→ ASSIGNMENT:
In the data below, the answer is the run of lines from the line containing "0.0689% | 0% |" through the line containing "elements | 34.3% | 32.2% |", both included; print it exactly and nothing else.

→ EXERCISE MATERIAL:
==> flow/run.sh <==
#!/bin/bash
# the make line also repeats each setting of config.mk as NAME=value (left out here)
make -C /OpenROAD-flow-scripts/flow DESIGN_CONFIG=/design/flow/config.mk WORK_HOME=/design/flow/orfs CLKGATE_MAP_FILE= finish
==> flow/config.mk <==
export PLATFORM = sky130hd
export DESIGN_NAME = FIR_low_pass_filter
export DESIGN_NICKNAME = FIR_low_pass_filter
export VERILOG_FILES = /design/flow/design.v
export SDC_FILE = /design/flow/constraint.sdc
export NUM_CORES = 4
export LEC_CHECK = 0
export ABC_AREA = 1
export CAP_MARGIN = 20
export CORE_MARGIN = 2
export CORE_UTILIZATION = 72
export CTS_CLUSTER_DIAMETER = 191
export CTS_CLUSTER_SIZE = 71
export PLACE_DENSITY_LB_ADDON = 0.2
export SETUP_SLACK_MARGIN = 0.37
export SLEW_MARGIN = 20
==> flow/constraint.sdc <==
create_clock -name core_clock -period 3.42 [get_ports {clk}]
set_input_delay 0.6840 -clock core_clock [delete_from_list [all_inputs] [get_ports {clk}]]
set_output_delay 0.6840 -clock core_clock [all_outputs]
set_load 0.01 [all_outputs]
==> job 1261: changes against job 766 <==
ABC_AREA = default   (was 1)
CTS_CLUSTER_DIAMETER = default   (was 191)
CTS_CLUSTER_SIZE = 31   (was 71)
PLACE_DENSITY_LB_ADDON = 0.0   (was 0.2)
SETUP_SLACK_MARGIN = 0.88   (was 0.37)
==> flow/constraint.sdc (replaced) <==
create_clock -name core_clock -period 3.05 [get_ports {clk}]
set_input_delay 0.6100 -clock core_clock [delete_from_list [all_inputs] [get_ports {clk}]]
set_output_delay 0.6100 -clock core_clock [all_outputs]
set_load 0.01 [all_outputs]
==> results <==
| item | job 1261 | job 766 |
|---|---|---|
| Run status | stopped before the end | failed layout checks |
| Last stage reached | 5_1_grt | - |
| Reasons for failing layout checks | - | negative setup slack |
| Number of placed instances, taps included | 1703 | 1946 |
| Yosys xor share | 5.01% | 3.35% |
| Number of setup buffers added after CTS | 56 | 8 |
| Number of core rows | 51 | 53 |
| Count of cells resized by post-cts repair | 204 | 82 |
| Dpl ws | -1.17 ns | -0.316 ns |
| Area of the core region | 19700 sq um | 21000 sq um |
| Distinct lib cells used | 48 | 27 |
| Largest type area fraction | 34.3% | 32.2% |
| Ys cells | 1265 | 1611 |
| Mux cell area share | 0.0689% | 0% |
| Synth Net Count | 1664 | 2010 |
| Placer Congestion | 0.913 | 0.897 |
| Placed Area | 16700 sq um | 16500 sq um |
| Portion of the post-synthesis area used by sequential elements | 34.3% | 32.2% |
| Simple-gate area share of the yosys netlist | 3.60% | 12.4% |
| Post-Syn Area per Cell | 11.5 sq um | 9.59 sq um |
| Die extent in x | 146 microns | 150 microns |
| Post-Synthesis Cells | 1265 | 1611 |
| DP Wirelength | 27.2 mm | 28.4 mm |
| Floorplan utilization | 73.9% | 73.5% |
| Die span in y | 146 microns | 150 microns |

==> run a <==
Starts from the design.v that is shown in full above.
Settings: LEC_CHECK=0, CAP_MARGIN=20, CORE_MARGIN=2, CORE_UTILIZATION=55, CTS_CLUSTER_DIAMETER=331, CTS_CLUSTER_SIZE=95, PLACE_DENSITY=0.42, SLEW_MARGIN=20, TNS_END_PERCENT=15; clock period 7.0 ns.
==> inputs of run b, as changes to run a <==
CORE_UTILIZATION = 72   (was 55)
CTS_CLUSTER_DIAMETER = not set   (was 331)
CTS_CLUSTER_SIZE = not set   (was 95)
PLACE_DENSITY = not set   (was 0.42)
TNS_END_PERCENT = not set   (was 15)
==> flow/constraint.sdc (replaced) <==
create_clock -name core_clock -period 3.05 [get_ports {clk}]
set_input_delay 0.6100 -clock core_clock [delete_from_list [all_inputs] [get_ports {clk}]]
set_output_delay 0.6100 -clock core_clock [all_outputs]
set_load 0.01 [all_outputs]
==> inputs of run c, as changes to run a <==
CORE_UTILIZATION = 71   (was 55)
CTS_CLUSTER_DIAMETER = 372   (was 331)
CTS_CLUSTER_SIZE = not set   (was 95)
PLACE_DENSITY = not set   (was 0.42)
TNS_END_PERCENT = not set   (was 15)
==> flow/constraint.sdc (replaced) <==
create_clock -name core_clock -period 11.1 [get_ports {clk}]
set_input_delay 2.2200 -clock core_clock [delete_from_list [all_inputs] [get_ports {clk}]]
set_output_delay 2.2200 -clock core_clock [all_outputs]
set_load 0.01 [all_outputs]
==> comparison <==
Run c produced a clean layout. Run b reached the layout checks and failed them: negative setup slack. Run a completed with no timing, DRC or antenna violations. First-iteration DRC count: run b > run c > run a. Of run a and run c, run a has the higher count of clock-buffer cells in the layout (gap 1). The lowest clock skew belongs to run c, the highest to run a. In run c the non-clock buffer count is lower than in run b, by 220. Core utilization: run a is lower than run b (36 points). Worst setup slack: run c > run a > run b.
==> inputs of job 381 <==
## calc_logic
module calc_logic(
   input clk,
   input rst,
   input [4:0] keycode,
   input newkey,
   output [15:0] Xdisplay,
   output LED_NEG_digit,
   output LED_OVW
   );
   localparam[4:0] KEY_CE = 5'b01100,
                   KEY_CA = 5'b00100,
                   KEY_MULTI = 5'b01001,
                   KEY_SUB = 5'b01010,
                   KEY_ADD = 5'b01011,
                   KEY_SQR = 5'b00001,
                   KEY_CH_SIGN = 5'b00010,
                   KEY_EQUALS = 5'b00011;
   reg signed [17:0] X, nextX, Y, nextY, ANS;
   reg [1:0] OP, nextOP;
   wire ADD = (OP == KEY_ADD [1:0]);
   wire SUB = (OP == KEY_SUB [1:0]);
   wire MULTI = (OP == KEY_MULTI [1:0]);        
   wire OP_T2 = (newkey && (keycode[4:2] == 3'b010) );
   wire CA = (newkey && (keycode == KEY_CA) );             
   wire CE = (newkey && (keycode == KEY_CE) );
   wire digit = (newkey && (keycode[4] == 1'b1) );
   wire EQUALS = (newkey && (keycode == KEY_EQUALS) );
   wire SQR = (newkey && (keycode == KEY_SQR) );
   wire CH_SIGN = (newkey && (keycode == KEY_CH_SIGN) );
   wire [6:0] CONTROL = {CE, CA, OP_T2, digit, EQUALS, SQR, CH_SIGN};  
   wire signed [17:0] ANS_ADD, ANS_MULTI, ANS_SUB, ANS_SQR, ANS_CH_SIGN;
   assign ANS_ADD = X+Y;
   assign ANS_SUB = Y-X;
   assign ANS_MULTI = X*Y;
   assign ANS_SQR = X*X;
   assign ANS_CH_SIGN = X*-1;  
   assign LED_OVW = X[16]; 
   assign Xdisplay = X[15:0];
   assign LED_NEG_digit = X[17];  
   always @ (ADD, MULTI, SUB, ANS_ADD, ANS_MULTI, ANS_SUB, X)
       case({ADD, SUB, MULTI})
           3'b100: ANS = ANS_ADD;
           3'b010: ANS = ANS_SUB;
           3'b001: ANS = ANS_MULTI;
           default: ANS = X;
       endcase   
   always @ (CONTROL, X, keycode, ANS, ANS_SQR, ANS_CH_SIGN)
       casez(CONTROL)
           7'b1000000: nextX = 18'b0;
           7'b?1?????: nextX = 18'b0;
           7'b0010000: nextX = 18'b0;
           7'b0001000: nextX = {X[12:0], keycode[3:0]};  
           7'b0000100: nextX = ANS;
           7'b0000010: nextX = ANS_SQR;
           7'b0000001: nextX = ANS_CH_SIGN;
           default: nextX = X;
       endcase
   always @ (posedge clk or posedge rst)
   begin
  ...
make LEC_CHECK=0 ABC_AREA=1 CAP_MARGIN=20 CELL_PAD_IN_SITES_GLOBAL_PLACEMENT=1 CORE_ASPECT_RATIO=0.55 CORE_MARGIN=4 CORE_UTILIZATION=28 CTS_CLUSTER_DIAMETER=264 GPL_ROUTABILITY_DRIVEN=0 HOLD_SLACK_MARGIN=-0.04 SETUP_SLACK_MARGIN=2.19 SLEW_MARGIN=20 TNS_END_PERCENT=55 finish   # period 8.0 ns
run.sh (not shown) runs the stock make flow with config.mk's settings and CLKGATE_MAP_FILE=.
==> inputs of job 9933, as changes to job 381 <==
- ABC_AREA: 1 -> default
- CELL_PAD_IN_SITES_GLOBAL_PLACEMENT: 1 -> 3
- CORE_ASPECT_RATIO: 0.55 -> default
- CORE_MARGIN: 4 -> 2
- CORE_UTILIZATION: 28 -> 40
- CTS_CLUSTER_DIAMETER: 264 -> 385
- CTS_CLUSTER_SIZE: default -> 66
- GPL_ROUTABILITY_DRIVEN: 0 -> default
- HOLD_SLACK_MARGIN: -0.04 -> default
- PLACE_DENSITY: default -> 0.39
- SETUP_SLACK_MARGIN: 2.19 -> -0.77
- TNS_END_PERCENT: 55 -> default
==> inputs of job 7939, as changes to job 381 <==
- CELL_PAD_IN_SITES_DETAIL_PLACEMENT: default -> 2
- CELL_PAD_IN_SITES_GLOBAL_PLACEMENT: 1 -> 2
- CORE_ASPECT_RATIO: 0.55 -> 1.25
- CORE_MARGIN: 4 -> 5
- CORE_UTILIZATION: 28 -> 40
- CTS_CLUSTER_DIAMETER: 264 -> 359
- CTS_CLUSTER_SIZE: default -> 61
- HOLD_SLACK_MARGIN: -0.04 -> default
- PLACE_DENSITY: default -> 0.47
- SETUP_SLACK_MARGIN: 2.19 -> default
- SLEW_MARGIN: 20 -> 40
- TNS_END_PERCENT: 55 -> default
==> summary of the runs <==
In job 9933 the combinational power is smaller than in job 7939, by about 26%.
Area after synthesis is the same in job 7939 and job 381.
Sequential share of layout area: job 9933 > job 7939 > job 381.
The highest sequential power belongs to job 7939, the lowest to job 9933.
## P
Design yuv422_to_rgb, start of the top module:
module yuv422_to_rgb (
input             pclk               ,  
input             presetn            ,  
input      [31:0] paddr              ,  
input      [31:0] pwdata             ,  
output reg [31:0] prdata             ,  
input         	  pwrite             ,  
input         	  psel               ,  
input         	  penable            , 
output            pslverr            ,  
output            pready             ,  
output reg        irq                ,  
output reg [95:0] rgb_out               
);
For scale: ~2800 cells after synthesis, about 0.030 mm² of cells after synthesis.
Settings: LEC_CHECK=0, CAP_MARGIN=5, CORE_MARGIN=2, CORE_UTILIZATION=72, CTS_CLUSTER_DIAMETER=90, CTS_CLUSTER_SIZE=22, PLACE_DENSITY=0.66, SETUP_SLACK_MARGIN=-0.45, SLEW_MARGIN=20; clock period 6.57 ns.
run.sh (not shown) runs the stock make flow with config.mk's settings and CLKGATE_MAP_FILE=.
No crash in P: every stage finished, but the layout fails its final checks due to setup timing.
Input changes introduced in Q (baseline for comparison: P):
- a deleted CTS_CLUSTER_SIZE that had been 22
- a deleted SETUP_SLACK_MARGIN that had been -0.45
- a deleted PLACE_DENSITY that had been 0.66
- a change of CTS_CLUSTER_DIAMETER from 90 to 400
- a change of CAP_MARGIN from 5 to 20
- an added ABC_AREA of 1
- a change of CORE_UTILIZATION from 72 to 62
- a change of the clock period (ns, I/O delays scaled along) from 6.57 to 4.1
Findings:
- | met2 track demand over resource in global routing | Q vs P | 1.0 points lower |
- Q ended up with v1[1]$_DFFE_PN0P_ as its launch point of the worst path; P ended up with v1[2]$_DFFE_PN0P_.
- Run comparison: Q classification of the worst-slack hold path in -> async; P classification of the worst-slack hold path reg -> reg
- The termination of the worst setup path comes out conv2.r[7]$_DFFE_PN0P_ in one run and conv2.g[6]$_DFFE_PN0P_ in the other, namely in Q and P respectively.
- Summary of Q over P: routing usage on met1 up 1.4 points.
- Q — global-route usage over all layers 1.3 points higher, P as reference
- Taking P as the reference, in Q length of the first detailed-routing pass in iterations climbed 3; worst setup margin decreased 2.52 ns; fraction of the core area occupied by cells at floorplan went down 9.8 points; hold slack fell by 0.17 ns.
- Q against P; area of the multi-input gates is up by more than 10%.
- STATUS run=Q STAGES=ALL_DONE FINAL_CHECKS=FAILED CAUSE=setup timing
Here is what was changed in the inputs of R compared with Q.
- CTS_CLUSTER_DIAMETER removed (was 400)
- CORE_UTILIZATION changed from 62 to 61
- ABC_AREA removed (was 1)
- the clock period (ns, I/O delays scaled along) changed from 4.1 to 6.13
## What came out
R: all stages done; final checks FAILED (setup timing). Top layer reached by signal wires = met5: Q; top layer reached by signal wires = met4: R. R against Q: tightest slew margin relative to the limit grew by 6.4 points; total number of vias shrank by 29%; final HPWL from detailed placement shrank by about 17%. Between Q and R, the flow reports first-pass GRT wire length decreasing by more than 10%. Side by side, buffering stage count on the worst path with inverters included turned out lower in R than in Q. From Q to R the numbers moved as follows: final area dropped 11%, gate count after technology mapping went down about 27%, average detailed-routed wire length per instance decreased about 10%. [compare] base=Q new=R: number of cells on the critical path went down 5.

---

## run 1
Starting RTL as in the previous note.
// yuv422_to_rgb
module yuv422_to_rgb (
input             pclk               ,  
input             presetn            ,  
input      [31:0] paddr              ,  
input      [31:0] pwdata             ,  
output reg [31:0] prdata             ,  
input         	  pwrite             ,  
input         	  psel               ,  
input         	  penable            , 
output            pslverr            ,  
output            pready             ,  
output reg        irq                ,  
output reg [95:0] rgb_out               
);
localparam IDLE    = 3'd0;
localparam LOAD    = 3'd1;
localparam CONVERT = 3'd2;
reg  [7:0] yuv_mem [0:7];     
reg  [7:0] y0;                
reg  [7:0] u0;                
reg  [7:0] y1;                
reg  [7:0] v0;                
reg  [7:0] y2;                
reg  [7:0] u1;                
reg  [7:0] y3;                
reg  [7:0] v1;                
wire [7:0] r0;                
wire [7:0] g0;                
wire [7:0] b0;                
wire [7:0] r1;                
wire [7:0] g1;                
wire [7:0] b1;                
wire [7:0] r2;                
wire [7:0] g2;                
wire [7:0] b2;                
wire [7:0] r3;                
wire [7:0] g3;                
wire [7:0] b3;                
reg        cnt_writes;        
reg  [2:0] state;             
reg        start_conversion;  
wire [3:0] result_ready;      
yuv_to_rgb conv0 (.clk(pclk), .rst_n(presetn), .start_conversion(start_conversion), .y(y0), .u(u0), .v(v0), .r(r0), .g(g0), .b(b0), .pixel_ready(result_ready[0]));
yuv_to_rgb conv1 (.clk(pclk), .rst_n(presetn), .start_conversion(start_conversion), .y(y1), .u(u0), .v(v0), .r(r1), .g(g1), .b(b1), .pixel_ready(result_ready[1]));
yuv_to_rgb conv2 (.clk(pclk), .rst_n(presetn), .start_conversion(start_conversion), .y(y2), .u(u1), .v(v1), .r(r2), .g(g2), .b(b2), .pixel_ready(result_ready[2]));
yuv_to_rgb conv3 (.clk(pclk), .rst_n(presetn), .start_conversion(start_conversion), .y(y3), .u(u1), .v(v1), .r(r3), .g(g3), .b(b3), .pixel_ready(result_ready[3]));
assign pready  = 1'b1;
  ...
export LEC_CHECK = 0
export CAP_MARGIN = 0
export CORE_MARGIN = 7
export CORE_UTILIZATION = 40
export CTS_CLUSTER_SIZE = 17
export GPL_ROUTABILITY_DRIVEN = 0
export GPL_TIMING_DRIVEN = 0
export SETUP_SLACK_MARGIN = -0.88
export SLEW_MARGIN = 0
create_clock -name core_clock -period 13.8 [get_ports {pclk}]
Inputs modified between run 1 and run 2:
- CAP_MARGIN now 20, was 0
- SETUP_SLACK_MARGIN no longer set, was -0.88
- SLEW_MARGIN now 20, was 0
- GPL_TIMING_DRIVEN no longer set, was 0
- CTS_CLUSTER_SIZE no longer set, was 17
- CORE_MARGIN now 2, was 7
- GPL_ROUTABILITY_DRIVEN no longer set, was 0
- CORE_UTILIZATION now 59, was 40
- the clock period (ns, I/O delays scaled along) now 4.1, was 13.8
The flow did not stop early for run 1: all stages ran, and the layout cleared the timing, design-rule and antenna checks.
The flow for run 2 finished, though final verification flagged setup timing.
| quantity of gates resized following cts | lower: run 1 |
Run 2 vs. run 1: area growth from synthesis to layout +21 points; non-clock buffer count increased by 230% relative to the old numbers.
Of run 1 and run 2, the higher total negative setup slack belongs to run 1.
Wire length on met2 (run 2 vs. run 1) increases by more than 10%
Multi-input gate area in the final layout grows by more than 10% when moving from run 1 to run 2.
What run 3 does differently from run 2 at the input level:
- a change of CORE_UTILIZATION from 59 to 72
- an added CTS_CLUSTER_SIZE of 97
- an added PLACE_DENSITY_LB_ADDON of 0.0
- an added CTS_CLUSTER_DIAMETER of 400
- an added CORE_ASPECT_RATIO of 0.5
- an added TNS_END_PERCENT of 15
- an added ABC_AREA of 1
Notes after the runs:
Between run 2 and run 3, number of cells after detailed placement is higher for run 3, run 2 comes in under that.
On global placer's final weighted congestion: between run 2 and run 3, it ends up lower for run 2.
Run 2 → run 3: die boundary width went up, die outline height went down, area fraction in compound gates went down, synthesized cell count went up.
Status(run 3) = ERROR, stage = global routing
Fraction of the mapped netlist area in adder cells delta for run 3 relative to run 2: 1.3 points lower
The die size in run 3 sits about 14% below the value recorded for run 2.

---

## run A
yuv422_to_rgb again, from the RTL that the note above started with.
==> flow/config.mk <==
export PLATFORM = sky130hd
export DESIGN_NAME = yuv422_to_rgb
export DESIGN_NICKNAME = yuv422_to_rgb
export VERILOG_FILES = /design/flow/design.v
export SDC_FILE = /design/flow/constraint.sdc
export NUM_CORES = 4
export LEC_CHECK = 0
export ABC_AREA = 1
export CAP_MARGIN = 20
export CELL_PAD_IN_SITES_DETAIL_PLACEMENT = 0
export CELL_PAD_IN_SITES_GLOBAL_PLACEMENT = 1
export CORE_ASPECT_RATIO = 1.49
export CORE_MARGIN = 5
export CORE_UTILIZATION = 48
export GPL_TIMING_DRIVEN = 0
export MAX_ROUTING_LAYER = met4
export MIN_ROUTING_LAYER = met2
export PLACE_DENSITY_LB_ADDON = 0.26
export SETUP_SLACK_MARGIN = 0.19
export SLEW_MARGIN = 20
export TNS_END_PERCENT = 90
==> flow/constraint.sdc <==
create_clock -name core_clock -period 13.6 [get_ports {pclk}]
set_input_delay 2.7200 -clock core_clock [delete_from_list [all_inputs] [get_ports {pclk}]]
set_output_delay 2.7200 -clock core_clock [all_outputs]
set_load 0.01 [all_outputs]
Modified inputs, run B compared to run A
Settings: GPL_TIMING_DRIVEN no longer set, was 0; CELL_PAD_IN_SITES_GLOBAL_PLACEMENT no longer set, was 1; CORE_UTILIZATION now 68, was 48; PLACE_DENSITY_LB_ADDON no longer set, was 0.26; TNS_END_PERCENT no longer set, was 90; CTS_CLUSTER_SIZE now 35, previously not set; SETUP_SLACK_MARGIN no longer set, was 0.19; CORE_ASPECT_RATIO no longer set, was 1.49; ABC_AREA no longer set, was 1; MIN_ROUTING_LAYER no longer set, was met2; CORE_MARGIN now 2, was 5; MAX_ROUTING_LAYER no longer set, was met4; CELL_PAD_IN_SITES_DETAIL_PLACEMENT no longer set, was 0; the clock period (ns, I/O delays scaled along) now 6.66, was 13.6.
## What came out
STATUS run=run B STAGES=ALL_DONE FINAL_CHECKS=FAILED CAUSE=setup timing
Comparing run A and run B, final-report setup violation count is higher on run B.
Taking run A as 1.0, run B lands at 1.5 on non-clock buffer count.
The final reports for run B and run A show sum of net half-perimeters after detailed placement lower in the former.
On wire length after detailed routing, run B does better than run A.
Per the comparison of run B with run A, initial standard-cell utilization of the core rose by 20 points; clock skew ~0 delta.
Run B: post-synthesis share of cell area spent on xor and xnor gates 0.32 points below run A
Changes observed in run B relative to run A: critical path's largest stage delay fell by 0.34 ns, cell area rose by about 2.6%.
Taking run A as the reference point, the die outline width of run B falls by 2.4%.
The following lists how run C was set up differently from run B:
Settings: CORE_UTILIZATION now 40, was 68; CTS_CLUSTER_SIZE no longer set, was 35; the clock period (ns, I/O delays scaled along) now 8.15, was 6.66.
Results
Comparing run B and run C, the one run not ending clean was run B.
Final checks on run B, whose flow otherwise completed, came back failing, citing setup timing.
Re post-layout period usage of the worst path: run B was higher than run C.
On clock network area share, run C tracks run B almost exactly.
Compared with run B, in run C fmax dropped about 9%; floorplan die height higher.
Per the comparison of run C with run B, floorplan row count higher, post-synthesis cell area roughly the same.
When the final numbers for run B and run C were put side by side, the shortest period the worst path allows turned out to be greater in run C.
Compared with run B, run C shows count of clock-buffer cells in the layout that has gone up by more than 10%.
### run C -> run D
Settings: CORE_UTILIZATION now 61, was 40; PLACE_DENSITY now 0.35, previously not set; CTS_CLUSTER_SIZE now 100, previously not set; the clock period (ns, I/O delays scaled along) now 6.29, was 8.15.
Findings:
In run D the implementation ran to completion but is not tape-out ready, as the final checks report setup timing. In the tables for run C and run D, area added between synthesis and finish reads lower with run C. In run D the largest net degree at the start of global routing turned out 18% higher than in run C. Core utilization ended up 32 points higher on run D than on run C.
diff inputs: run D => run E
Settings: CORE_UTILIZATION changed from 61 to 40; PLACE_DENSITY removed (was 0.35); CTS_CLUSTER_SIZE removed (was 100); HOLD_SLACK_MARGIN newly set to 0.18; GPL_ROUTABILITY_DRIVEN newly set to 0; the clock period (ns, I/O delays scaled along) changed from 6.29 to 9.0.
==> comparison <==
Run E finished every step from synthesis to the final layout, and the layout passed the timing, design-rule and antenna checks.
In the metrics for run D and run E, the one carrying the higher worst slack after detailed placement is run E.
Measured against run E, the number of well taps of run D comes out at 0.64 times the reference value.
Comparing run D and run E, the lower initial cell density of the core was measured on run E.
Run E vs run D, number of design-rule violations left by the first detailed-router iteration went up by about 2.7%.
The number of search-and-repair iterations in the first detailed-routing pass of run E falls short of that of run D by 2.
Portion of the layout cell area used by non-clock buffers | run E below run D
~same sequential standard cell area in run D and run E
### run E -> run F
Settings: swapping 20 for 5 in CAP_MARGIN; clearing GPL_ROUTABILITY_DRIVEN, which used to be 0; clearing HOLD_SLACK_MARGIN, which used to be 0.18; putting CTS_CLUSTER_DIAMETER at 90 where nothing was set; swapping 40 for 72 in CORE_UTILIZATION; putting PLACE_DENSITY at 0.66 where nothing was set; swapping 9.0 for 6.57 in the clock period (ns, I/O delays scaled along).
### Flow results
Compared with run E, the router placed more vias in run F.
Run F against run E; number of global-route vias before repair is up by more than 10%.
From the logs: run F reached the end of the flow and failed the layout checks with setup timing.
Run F vs run E — combinational cell area excluding buffers and inverters climbed by a little under 10%
Taking run E as the reference, in run F detailed-router iteration count before antenna repair rose 1, share of the final layout cell area in sequential cells fell 1.8 points, period utilization rose 20 points, final wirelength rose about 16%.
When run F is set beside run E, its area overhead of the layout relative to synthesis turns out to be 8.6 points larger.
Run F vs run E on design area: run F is the higher one.

---

Starting RTL as in the previous note.
// yuv422_to_rgb
module yuv422_to_rgb (
input             pclk               ,  
input             presetn            ,  
input      [31:0] paddr              ,  
input      [31:0] pwdata             ,  
output reg [31:0] prdata             ,  
input         	  pwrite             ,  
input         	  psel               ,  
input         	  penable            , 
output            pslverr            ,  
output            pready             ,  
output reg        irq                ,  
output reg [95:0] rgb_out               
);
clock: 15.2 ns
lec_check: 0
abc_area: 0
cap_margin: 20
cell_pad_in_sites_detail_placement: 0
core_margin: 2
core_utilization: 72
cts_cluster_diameter: 103
hold_slack_margin: 0.08
min_routing_layer: met1
setup_slack_margin: 2.12
slew_margin: 20
tns_end_percent: 10
Then changed:
--- a/flow/config.mk
+++ b/flow/config.mk
@@ -8 +8 @@
-export ABC_AREA = 0
+export ABC_AREA = 1
@@ -12,2 +12 @@
-export CORE_UTILIZATION = 72
-export CTS_CLUSTER_DIAMETER = 103
+export CORE_UTILIZATION = 58
@@ -16 +15 @@
-export SETUP_SLACK_MARGIN = 2.12
+export PLACE_DENSITY_LB_ADDON = 0.19
==> flow/constraint.sdc (replaced) <==
create_clock -name core_clock -period 5.84 [get_ports {pclk}]
set_input_delay 1.1680 -clock core_clock [delete_from_list [all_inputs] [get_ports {pclk}]]
set_output_delay 1.1680 -clock core_clock [all_outputs]
set_load 0.01 [all_outputs]
The new run produced a layout that fails on negative setup slack.
Flip-flop count does not change.
Global-route usage went down by 6.4 points.
Hold slack is worse by 0.022 ns.
Maximum frequency went up by 29%.
Count of clock-buffer cells in the layout went up by 3.
Final area went up by 14%.
Worst setup slack is worse by 7.5 ns.
First-iteration DRC count went up by 12%.
Register-to-register slack is worse by 7.5 ns.
Final cell count went up by 42%.
Then changed:
--- a/flow/config.mk
+++ b/flow/config.mk
@@ -8 +8 @@
-export ABC_AREA = 1
+export ABC_AREA = 0
@@ -12 +12 @@
-export CORE_UTILIZATION = 58
+export CORE_UTILIZATION = 72
@@ -15 +15,2 @@
-export PLACE_DENSITY_LB_ADDON = 0.19
+export PLACE_DENSITY_LB_ADDON = 0.26
+export SETUP_SLACK_MARGIN = 2.12
==> flow/constraint.sdc (replaced) <==
create_clock -name core_clock -period 15.2 [get_ports {pclk}]
set_input_delay 3.0400 -clock core_clock [delete_from_list [all_inputs] [get_ports {pclk}]]
set_output_delay 3.0400 -clock core_clock [all_outputs]
set_load 0.01 [all_outputs]
- The new run produced a clean layout
- design area drops by roughly a tenth
- die size went down by about a fifth
- register-to-register slack improved by 7.8 ns
- worst hold slack improved by 0.019 ns
Then changed:
==> flow/config.mk (replaced) <==
export PLATFORM = sky130hd
export DESIGN_NAME = yuv422_to_rgb
export DESIGN_NICKNAME = yuv422_to_rgb
export VERILOG_FILES = /design/flow/design.v
export SDC_FILE = /design/flow/constraint.sdc
export NUM_CORES = 4
export LEC_CHECK = 0
export CAP_MARGIN = 20
export CORE_MARGIN = 2
export CORE_UTILIZATION = 57
export SLEW_MARGIN = 20
==> flow/constraint.sdc (replaced) <==
create_clock -name core_clock -period 4.53 [get_ports {pclk}]
set_input_delay 0.9060 -clock core_clock [delete_from_list [all_inputs] [get_ports {pclk}]]
set_output_delay 0.9060 -clock core_clock [all_outputs]
set_load 0.01 [all_outputs]
Effect:
- The new run completed, yet does not pass: negative setup slack
- hold slack gets worse by 0.075 ns
- die size rises by 26%
- cell count went up by 22%
- non-clock buffer count climbs by 598
- wire length went up by 18%
- design area climbs by 21%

→ RESPONSE TO THIS EXERCISE:
| Mux cell area share | 0.0689% | 0% |
| Synth Net Count | 1664 | 2010 |
| Placer Congestion | 0.913 | 0.897 |
| Placed Area | 16700 sq um | 16500 sq um |
| Portion of the post-synthesis area used by sequential elements | 34.3% | 32.2% |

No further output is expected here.